Task instructions: Look through the records below for the line with "syn_inst = 531". Return that line and each one after it up to and including the line with "nand3b | 1 |", exactly.

Data for this task:
====================
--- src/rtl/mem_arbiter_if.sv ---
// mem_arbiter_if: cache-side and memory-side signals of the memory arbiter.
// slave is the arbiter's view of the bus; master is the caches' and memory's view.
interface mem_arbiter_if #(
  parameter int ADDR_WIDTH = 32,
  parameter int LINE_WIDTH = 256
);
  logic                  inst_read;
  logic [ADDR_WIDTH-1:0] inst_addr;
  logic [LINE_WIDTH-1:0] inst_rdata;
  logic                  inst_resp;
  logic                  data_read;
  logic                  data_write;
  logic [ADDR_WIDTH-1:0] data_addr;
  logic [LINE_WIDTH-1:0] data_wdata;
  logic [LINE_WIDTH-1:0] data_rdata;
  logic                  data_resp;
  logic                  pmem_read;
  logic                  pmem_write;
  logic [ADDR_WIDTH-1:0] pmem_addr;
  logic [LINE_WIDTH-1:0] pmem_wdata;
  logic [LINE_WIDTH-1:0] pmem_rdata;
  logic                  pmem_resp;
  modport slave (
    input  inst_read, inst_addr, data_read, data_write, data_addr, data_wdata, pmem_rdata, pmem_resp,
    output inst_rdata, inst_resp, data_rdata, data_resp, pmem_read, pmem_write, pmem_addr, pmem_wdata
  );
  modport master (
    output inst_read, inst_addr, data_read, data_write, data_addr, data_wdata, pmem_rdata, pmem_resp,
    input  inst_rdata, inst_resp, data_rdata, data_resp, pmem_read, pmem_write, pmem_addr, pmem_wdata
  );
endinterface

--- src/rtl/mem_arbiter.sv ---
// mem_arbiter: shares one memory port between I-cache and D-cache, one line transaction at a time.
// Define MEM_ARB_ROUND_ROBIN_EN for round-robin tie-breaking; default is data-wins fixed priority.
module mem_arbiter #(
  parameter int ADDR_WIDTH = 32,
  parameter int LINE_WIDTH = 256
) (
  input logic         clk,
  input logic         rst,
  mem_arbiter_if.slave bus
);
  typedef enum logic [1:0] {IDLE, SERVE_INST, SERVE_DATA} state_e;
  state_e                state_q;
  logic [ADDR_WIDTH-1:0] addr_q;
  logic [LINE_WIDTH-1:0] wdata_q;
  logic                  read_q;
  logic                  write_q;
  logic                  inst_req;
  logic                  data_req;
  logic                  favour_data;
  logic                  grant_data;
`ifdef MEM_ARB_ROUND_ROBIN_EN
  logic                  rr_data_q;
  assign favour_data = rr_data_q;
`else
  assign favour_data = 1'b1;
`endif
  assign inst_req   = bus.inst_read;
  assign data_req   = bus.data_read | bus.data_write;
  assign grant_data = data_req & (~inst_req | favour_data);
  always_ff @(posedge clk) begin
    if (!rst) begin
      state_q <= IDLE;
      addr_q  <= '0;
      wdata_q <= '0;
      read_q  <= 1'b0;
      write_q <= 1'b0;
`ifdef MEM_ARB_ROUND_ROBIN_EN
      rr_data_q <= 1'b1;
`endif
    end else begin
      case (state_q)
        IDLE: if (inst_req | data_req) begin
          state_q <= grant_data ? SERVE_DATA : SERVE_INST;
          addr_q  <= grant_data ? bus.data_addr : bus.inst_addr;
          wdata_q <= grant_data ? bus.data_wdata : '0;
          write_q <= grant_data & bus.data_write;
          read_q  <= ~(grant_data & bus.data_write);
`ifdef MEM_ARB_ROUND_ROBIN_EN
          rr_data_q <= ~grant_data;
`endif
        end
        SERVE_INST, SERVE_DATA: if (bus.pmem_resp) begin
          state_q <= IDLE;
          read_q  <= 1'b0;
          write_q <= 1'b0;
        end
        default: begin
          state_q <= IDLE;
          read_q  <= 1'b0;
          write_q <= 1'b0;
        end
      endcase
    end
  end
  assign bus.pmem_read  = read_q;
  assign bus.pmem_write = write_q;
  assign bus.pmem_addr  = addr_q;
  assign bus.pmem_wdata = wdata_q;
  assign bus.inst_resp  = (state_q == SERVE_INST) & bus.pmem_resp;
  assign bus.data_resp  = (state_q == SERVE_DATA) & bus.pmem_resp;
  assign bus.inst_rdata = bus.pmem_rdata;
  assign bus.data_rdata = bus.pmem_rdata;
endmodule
====================
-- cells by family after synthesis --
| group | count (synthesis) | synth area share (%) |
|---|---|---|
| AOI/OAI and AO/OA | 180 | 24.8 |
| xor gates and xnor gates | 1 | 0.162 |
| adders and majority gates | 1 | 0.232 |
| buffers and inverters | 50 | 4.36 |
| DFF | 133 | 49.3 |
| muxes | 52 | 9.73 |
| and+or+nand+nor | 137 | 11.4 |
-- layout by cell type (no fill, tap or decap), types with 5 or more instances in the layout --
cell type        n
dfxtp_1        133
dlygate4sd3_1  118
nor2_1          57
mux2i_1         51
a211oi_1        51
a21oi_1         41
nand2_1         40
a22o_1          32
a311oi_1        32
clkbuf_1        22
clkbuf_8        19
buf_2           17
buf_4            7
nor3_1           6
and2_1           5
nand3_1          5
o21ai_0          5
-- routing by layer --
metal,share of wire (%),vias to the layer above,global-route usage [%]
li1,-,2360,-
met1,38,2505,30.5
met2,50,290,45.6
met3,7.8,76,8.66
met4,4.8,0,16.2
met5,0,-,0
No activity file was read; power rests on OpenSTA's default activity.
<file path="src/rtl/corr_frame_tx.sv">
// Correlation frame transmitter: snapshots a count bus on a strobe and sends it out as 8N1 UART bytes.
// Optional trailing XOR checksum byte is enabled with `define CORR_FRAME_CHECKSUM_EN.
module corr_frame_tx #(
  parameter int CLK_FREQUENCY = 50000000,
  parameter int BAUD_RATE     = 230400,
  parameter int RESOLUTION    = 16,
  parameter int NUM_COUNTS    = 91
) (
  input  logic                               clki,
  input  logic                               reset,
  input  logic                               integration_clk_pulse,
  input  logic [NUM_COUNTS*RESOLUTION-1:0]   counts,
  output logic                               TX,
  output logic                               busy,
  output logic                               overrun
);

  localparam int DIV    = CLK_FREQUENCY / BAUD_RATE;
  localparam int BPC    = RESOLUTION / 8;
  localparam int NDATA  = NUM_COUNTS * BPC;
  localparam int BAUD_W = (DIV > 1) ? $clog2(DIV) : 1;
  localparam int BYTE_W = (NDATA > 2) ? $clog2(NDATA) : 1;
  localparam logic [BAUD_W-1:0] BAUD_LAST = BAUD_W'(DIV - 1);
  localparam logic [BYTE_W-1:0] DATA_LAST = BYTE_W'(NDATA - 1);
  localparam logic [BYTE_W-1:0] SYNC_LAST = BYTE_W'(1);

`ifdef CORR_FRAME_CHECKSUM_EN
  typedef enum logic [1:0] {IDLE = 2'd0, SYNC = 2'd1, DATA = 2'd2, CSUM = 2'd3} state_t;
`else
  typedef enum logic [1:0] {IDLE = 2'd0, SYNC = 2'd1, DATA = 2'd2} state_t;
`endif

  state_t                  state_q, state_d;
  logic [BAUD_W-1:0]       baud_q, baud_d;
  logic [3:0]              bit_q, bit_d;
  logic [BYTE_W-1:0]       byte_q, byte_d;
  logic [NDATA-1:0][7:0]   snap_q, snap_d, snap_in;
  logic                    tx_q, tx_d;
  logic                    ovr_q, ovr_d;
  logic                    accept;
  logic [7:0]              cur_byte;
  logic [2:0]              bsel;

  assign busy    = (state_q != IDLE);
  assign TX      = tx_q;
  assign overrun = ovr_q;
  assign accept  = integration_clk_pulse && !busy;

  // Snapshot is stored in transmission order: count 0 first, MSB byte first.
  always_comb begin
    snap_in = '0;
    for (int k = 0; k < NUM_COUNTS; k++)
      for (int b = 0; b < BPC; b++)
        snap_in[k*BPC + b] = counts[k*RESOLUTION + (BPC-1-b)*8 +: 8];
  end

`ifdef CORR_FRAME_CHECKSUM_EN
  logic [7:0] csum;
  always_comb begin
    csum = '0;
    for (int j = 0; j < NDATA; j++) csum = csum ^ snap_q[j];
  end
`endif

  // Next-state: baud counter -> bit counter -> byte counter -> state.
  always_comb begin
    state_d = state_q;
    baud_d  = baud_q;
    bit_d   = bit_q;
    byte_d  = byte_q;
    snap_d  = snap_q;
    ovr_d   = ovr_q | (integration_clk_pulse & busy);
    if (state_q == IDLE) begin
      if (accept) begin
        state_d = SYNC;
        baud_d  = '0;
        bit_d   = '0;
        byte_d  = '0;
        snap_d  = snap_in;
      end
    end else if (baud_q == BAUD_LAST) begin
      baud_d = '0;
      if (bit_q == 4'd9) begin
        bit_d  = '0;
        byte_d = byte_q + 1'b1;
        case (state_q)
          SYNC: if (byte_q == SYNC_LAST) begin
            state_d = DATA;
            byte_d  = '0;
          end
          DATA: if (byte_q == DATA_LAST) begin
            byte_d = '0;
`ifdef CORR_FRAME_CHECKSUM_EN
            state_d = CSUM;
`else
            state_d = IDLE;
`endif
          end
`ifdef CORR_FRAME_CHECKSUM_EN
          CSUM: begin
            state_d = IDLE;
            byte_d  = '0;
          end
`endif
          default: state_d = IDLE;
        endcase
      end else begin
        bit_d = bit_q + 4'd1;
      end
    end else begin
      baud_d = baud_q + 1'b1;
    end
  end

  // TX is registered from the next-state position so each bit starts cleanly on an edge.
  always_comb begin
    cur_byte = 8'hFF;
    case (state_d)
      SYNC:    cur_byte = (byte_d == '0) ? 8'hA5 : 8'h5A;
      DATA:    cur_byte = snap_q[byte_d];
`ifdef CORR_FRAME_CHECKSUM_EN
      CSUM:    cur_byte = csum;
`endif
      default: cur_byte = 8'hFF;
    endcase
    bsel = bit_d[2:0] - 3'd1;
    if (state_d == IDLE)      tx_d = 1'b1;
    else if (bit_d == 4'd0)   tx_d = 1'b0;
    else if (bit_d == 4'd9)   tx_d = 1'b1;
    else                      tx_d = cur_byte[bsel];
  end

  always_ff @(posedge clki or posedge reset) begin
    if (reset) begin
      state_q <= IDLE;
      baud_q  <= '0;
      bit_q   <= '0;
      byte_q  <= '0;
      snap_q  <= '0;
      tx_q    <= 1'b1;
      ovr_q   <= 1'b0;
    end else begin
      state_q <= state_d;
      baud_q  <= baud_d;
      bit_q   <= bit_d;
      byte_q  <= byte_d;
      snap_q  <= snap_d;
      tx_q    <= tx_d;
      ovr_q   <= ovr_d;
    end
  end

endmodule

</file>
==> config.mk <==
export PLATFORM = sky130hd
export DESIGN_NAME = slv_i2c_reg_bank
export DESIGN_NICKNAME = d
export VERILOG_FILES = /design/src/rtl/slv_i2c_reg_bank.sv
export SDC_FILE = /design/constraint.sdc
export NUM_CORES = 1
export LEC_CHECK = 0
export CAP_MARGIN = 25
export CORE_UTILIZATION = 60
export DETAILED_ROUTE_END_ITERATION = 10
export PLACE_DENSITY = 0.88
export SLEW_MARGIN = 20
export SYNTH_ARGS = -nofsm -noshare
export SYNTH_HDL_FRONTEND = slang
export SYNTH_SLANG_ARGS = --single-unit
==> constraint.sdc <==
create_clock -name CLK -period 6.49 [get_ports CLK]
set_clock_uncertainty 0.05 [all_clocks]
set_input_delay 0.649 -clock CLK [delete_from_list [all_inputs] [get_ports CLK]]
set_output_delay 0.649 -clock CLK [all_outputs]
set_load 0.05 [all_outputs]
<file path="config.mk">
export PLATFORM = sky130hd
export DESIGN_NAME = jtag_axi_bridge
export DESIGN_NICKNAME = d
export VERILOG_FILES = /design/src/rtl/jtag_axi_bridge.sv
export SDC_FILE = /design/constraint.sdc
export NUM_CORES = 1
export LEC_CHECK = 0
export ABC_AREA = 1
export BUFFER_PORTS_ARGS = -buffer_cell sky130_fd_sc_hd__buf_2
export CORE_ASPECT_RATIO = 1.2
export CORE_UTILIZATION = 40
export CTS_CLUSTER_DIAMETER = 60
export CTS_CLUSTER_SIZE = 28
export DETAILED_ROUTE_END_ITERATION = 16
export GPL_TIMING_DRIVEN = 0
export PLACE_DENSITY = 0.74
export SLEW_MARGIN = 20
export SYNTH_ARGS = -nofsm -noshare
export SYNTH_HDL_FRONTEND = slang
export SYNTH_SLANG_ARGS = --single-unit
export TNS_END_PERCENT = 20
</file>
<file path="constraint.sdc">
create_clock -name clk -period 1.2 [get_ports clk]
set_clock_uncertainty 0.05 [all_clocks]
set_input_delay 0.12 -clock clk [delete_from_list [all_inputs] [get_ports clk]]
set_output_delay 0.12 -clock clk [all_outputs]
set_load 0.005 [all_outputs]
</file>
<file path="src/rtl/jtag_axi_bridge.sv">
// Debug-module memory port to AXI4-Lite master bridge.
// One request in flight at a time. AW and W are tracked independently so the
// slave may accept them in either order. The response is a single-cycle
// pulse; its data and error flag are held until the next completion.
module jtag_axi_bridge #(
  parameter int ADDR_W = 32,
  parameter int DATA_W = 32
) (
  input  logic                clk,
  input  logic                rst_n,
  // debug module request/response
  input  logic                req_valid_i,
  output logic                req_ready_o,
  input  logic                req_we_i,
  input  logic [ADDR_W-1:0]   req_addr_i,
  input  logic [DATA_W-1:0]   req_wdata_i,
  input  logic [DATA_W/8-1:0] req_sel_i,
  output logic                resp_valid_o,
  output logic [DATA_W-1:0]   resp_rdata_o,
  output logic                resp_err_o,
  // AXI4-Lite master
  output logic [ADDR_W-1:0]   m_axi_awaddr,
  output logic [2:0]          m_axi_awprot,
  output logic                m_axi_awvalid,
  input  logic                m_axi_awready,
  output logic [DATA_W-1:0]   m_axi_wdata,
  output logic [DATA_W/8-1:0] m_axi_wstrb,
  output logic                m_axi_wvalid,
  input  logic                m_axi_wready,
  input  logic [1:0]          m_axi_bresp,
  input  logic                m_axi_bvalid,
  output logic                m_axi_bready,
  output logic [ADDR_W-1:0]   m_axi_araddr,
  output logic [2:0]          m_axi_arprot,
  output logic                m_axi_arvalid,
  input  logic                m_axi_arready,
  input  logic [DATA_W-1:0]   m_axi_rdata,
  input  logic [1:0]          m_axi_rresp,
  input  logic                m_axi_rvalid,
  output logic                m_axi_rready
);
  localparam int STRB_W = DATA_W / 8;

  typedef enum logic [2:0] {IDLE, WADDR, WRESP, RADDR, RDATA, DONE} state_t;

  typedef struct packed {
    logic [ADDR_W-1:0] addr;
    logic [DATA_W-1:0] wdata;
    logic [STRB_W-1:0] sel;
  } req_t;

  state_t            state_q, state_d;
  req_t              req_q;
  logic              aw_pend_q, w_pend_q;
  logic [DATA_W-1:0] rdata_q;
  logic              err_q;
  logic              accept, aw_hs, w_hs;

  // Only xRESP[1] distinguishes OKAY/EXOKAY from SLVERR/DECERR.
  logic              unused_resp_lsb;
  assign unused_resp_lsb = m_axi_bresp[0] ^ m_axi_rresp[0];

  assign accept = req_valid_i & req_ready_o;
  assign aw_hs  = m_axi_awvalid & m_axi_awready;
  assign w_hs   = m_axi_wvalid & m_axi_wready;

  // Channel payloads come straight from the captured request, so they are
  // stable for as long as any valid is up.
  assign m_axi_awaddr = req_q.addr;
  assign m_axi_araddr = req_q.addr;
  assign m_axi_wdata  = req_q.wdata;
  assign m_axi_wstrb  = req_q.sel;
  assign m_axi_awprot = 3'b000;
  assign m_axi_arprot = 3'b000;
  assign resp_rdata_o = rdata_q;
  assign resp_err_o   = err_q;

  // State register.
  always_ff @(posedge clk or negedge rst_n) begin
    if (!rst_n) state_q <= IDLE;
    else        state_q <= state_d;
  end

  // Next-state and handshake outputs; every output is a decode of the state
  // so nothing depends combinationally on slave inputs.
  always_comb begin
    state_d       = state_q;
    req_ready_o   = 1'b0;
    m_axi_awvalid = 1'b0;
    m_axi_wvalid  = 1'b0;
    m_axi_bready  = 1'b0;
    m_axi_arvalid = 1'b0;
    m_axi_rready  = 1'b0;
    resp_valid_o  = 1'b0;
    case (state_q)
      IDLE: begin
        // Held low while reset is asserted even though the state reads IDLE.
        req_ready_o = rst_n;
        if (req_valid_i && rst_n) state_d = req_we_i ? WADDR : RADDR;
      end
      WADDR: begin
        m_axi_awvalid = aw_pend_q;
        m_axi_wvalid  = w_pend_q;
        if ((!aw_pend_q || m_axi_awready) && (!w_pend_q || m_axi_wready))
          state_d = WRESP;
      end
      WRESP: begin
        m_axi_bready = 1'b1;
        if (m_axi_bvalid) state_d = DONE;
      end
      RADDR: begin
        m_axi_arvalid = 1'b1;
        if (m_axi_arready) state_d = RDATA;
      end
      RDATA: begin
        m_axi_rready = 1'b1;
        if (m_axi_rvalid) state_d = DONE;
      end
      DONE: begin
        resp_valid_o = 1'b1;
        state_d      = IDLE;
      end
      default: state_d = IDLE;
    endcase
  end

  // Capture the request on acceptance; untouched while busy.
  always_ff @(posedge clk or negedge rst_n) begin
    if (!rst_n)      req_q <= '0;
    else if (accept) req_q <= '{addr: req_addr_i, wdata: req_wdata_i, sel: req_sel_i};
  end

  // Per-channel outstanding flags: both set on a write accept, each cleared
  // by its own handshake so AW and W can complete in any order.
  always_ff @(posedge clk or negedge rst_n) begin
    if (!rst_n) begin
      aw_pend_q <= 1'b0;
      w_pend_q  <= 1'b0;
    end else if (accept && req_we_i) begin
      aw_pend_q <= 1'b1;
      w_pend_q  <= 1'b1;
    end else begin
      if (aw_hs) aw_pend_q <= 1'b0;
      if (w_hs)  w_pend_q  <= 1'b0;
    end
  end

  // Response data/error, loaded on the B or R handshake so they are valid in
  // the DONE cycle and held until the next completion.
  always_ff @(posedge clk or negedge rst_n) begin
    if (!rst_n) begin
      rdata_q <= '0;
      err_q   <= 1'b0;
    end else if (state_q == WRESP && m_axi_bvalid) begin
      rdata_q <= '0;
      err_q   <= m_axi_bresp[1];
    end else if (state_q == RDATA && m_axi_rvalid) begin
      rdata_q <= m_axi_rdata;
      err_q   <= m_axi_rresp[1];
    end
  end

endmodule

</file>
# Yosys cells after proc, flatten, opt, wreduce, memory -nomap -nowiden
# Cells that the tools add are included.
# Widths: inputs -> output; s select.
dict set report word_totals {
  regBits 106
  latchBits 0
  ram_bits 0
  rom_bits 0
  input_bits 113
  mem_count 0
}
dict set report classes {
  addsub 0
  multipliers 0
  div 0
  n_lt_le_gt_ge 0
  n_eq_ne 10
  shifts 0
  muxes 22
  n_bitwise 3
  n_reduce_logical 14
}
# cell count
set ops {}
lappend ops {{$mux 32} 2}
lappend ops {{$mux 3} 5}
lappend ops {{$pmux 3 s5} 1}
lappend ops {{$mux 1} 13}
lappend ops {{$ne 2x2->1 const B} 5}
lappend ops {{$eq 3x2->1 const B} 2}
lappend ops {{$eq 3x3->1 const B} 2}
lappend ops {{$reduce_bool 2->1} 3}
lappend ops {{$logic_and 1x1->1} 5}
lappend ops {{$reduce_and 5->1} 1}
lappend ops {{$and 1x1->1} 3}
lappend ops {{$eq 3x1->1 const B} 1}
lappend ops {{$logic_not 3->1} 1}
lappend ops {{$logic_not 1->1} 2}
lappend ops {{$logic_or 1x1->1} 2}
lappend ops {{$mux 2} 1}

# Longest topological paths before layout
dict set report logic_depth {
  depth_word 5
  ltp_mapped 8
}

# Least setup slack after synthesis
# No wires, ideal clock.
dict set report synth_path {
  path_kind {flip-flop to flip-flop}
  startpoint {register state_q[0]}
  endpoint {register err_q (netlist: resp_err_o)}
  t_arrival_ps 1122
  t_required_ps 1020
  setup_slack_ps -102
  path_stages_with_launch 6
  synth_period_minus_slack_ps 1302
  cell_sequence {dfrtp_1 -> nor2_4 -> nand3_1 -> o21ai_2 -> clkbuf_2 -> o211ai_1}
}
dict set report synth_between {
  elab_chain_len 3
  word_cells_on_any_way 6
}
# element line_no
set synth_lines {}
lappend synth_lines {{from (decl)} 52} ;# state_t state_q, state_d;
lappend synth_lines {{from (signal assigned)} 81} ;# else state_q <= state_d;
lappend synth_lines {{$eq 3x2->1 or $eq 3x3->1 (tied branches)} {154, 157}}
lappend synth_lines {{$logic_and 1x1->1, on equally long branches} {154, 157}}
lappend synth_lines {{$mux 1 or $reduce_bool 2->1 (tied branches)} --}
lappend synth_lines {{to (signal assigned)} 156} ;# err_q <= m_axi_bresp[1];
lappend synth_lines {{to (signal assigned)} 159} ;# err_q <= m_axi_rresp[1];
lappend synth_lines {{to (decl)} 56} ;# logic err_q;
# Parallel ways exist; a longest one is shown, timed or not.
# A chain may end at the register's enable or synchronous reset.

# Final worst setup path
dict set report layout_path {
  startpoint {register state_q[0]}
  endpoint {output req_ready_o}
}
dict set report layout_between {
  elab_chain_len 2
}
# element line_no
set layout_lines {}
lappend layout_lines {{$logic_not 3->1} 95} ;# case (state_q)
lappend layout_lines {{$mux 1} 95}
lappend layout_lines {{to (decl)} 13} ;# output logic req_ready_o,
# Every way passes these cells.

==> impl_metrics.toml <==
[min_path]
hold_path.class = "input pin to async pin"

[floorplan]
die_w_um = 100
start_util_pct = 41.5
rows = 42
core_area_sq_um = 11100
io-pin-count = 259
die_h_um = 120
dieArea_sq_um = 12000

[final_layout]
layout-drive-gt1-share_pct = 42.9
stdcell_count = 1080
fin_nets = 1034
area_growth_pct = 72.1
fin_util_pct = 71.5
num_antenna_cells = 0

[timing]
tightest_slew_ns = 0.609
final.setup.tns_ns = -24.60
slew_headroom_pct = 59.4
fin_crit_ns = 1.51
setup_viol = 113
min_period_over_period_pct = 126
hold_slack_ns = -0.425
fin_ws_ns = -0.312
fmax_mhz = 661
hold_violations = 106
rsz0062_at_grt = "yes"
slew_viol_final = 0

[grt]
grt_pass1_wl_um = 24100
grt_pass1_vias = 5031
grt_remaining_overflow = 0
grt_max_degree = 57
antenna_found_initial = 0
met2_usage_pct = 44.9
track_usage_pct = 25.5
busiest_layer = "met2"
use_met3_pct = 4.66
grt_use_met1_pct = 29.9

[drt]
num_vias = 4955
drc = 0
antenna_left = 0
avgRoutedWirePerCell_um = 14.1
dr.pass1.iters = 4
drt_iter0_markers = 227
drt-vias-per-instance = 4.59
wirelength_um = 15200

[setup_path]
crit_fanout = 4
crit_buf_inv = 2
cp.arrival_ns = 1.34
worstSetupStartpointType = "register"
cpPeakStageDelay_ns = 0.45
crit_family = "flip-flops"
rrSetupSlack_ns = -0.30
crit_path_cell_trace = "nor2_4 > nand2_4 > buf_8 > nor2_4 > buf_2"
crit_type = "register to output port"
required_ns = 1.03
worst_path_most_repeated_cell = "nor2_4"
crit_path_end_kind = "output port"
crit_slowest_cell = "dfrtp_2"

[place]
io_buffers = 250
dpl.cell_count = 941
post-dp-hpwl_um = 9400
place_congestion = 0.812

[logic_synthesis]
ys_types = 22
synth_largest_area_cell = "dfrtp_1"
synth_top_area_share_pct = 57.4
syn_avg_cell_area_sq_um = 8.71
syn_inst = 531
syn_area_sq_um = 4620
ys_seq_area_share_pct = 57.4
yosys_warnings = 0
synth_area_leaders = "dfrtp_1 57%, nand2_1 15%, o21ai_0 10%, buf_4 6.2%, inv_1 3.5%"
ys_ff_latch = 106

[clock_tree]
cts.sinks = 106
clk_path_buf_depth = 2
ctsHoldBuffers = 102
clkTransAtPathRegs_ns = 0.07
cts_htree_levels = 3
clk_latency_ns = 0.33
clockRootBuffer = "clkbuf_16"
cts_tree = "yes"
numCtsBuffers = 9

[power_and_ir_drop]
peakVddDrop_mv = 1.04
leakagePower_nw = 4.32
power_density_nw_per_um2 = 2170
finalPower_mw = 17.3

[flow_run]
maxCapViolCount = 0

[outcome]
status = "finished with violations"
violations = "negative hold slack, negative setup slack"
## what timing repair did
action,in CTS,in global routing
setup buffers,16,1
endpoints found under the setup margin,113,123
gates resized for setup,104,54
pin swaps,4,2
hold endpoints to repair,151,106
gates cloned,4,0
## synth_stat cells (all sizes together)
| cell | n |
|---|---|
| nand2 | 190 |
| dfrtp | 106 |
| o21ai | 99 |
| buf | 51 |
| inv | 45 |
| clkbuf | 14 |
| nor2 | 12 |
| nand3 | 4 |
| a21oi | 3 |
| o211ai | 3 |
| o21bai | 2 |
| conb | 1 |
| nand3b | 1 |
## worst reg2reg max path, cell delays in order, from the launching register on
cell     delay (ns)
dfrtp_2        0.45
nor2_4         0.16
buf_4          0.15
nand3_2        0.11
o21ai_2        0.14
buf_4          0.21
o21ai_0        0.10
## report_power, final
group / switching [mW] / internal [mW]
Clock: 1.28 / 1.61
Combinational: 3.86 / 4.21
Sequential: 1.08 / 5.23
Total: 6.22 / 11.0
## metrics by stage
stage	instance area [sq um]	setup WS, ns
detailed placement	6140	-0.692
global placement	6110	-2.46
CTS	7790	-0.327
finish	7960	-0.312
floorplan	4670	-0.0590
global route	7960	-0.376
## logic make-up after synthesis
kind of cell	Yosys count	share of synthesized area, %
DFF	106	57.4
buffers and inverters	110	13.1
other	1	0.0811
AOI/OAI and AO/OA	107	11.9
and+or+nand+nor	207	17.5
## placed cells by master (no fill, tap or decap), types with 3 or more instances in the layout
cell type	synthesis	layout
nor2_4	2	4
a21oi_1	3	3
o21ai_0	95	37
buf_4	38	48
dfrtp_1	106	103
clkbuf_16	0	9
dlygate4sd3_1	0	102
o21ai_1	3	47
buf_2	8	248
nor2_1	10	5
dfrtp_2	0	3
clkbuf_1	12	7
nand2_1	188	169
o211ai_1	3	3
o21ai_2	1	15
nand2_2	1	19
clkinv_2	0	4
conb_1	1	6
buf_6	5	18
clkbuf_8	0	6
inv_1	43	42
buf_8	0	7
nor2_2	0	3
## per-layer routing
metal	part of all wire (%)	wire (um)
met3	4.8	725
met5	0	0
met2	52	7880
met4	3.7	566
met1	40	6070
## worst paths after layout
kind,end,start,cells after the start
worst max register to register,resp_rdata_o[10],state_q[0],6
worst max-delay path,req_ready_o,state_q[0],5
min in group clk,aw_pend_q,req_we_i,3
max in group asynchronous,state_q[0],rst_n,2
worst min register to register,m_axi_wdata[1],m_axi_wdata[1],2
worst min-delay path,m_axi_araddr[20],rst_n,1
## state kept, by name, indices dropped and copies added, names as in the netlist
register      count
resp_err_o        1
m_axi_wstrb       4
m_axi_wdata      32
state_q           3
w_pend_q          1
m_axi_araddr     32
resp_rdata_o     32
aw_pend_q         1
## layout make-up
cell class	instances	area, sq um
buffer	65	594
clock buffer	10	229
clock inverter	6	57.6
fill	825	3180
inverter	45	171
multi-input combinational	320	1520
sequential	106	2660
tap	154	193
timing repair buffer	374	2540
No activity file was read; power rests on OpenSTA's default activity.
====================
Solution to this exercise:
syn_inst = 531
syn_area_sq_um = 4620
ys_seq_area_share_pct = 57.4
yosys_warnings = 0
synth_area_leaders = "dfrtp_1 57%, nand2_1 15%, o21ai_0 10%, buf_4 6.2%, inv_1 3.5%"
ys_ff_latch = 106

[clock_tree]
cts.sinks = 106
clk_path_buf_depth = 2
ctsHoldBuffers = 102
clkTransAtPathRegs_ns = 0.07
cts_htree_levels = 3
clk_latency_ns = 0.33
clockRootBuffer = "clkbuf_16"
cts_tree = "yes"
numCtsBuffers = 9

[power_and_ir_drop]
peakVddDrop_mv = 1.04
leakagePower_nw = 4.32
power_density_nw_per_um2 = 2170
finalPower_mw = 17.3

[flow_run]
maxCapViolCount = 0

[outcome]
status = "finished with violations"
violations = "negative hold slack, negative setup slack"
## what timing repair did
action,in CTS,in global routing
setup buffers,16,1
endpoints found under the setup margin,113,123
gates resized for setup,104,54
pin swaps,4,2
hold endpoints to repair,151,106
gates cloned,4,0
## synth_stat cells (all sizes together)
| cell | n |
|---|---|
| nand2 | 190 |
| dfrtp | 106 |
| o21ai | 99 |
| buf | 51 |
| inv | 45 |
| clkbuf | 14 |
| nor2 | 12 |
| nand3 | 4 |
| a21oi | 3 |
| o211ai | 3 |
| o21bai | 2 |
| conb | 1 |
| nand3b | 1 |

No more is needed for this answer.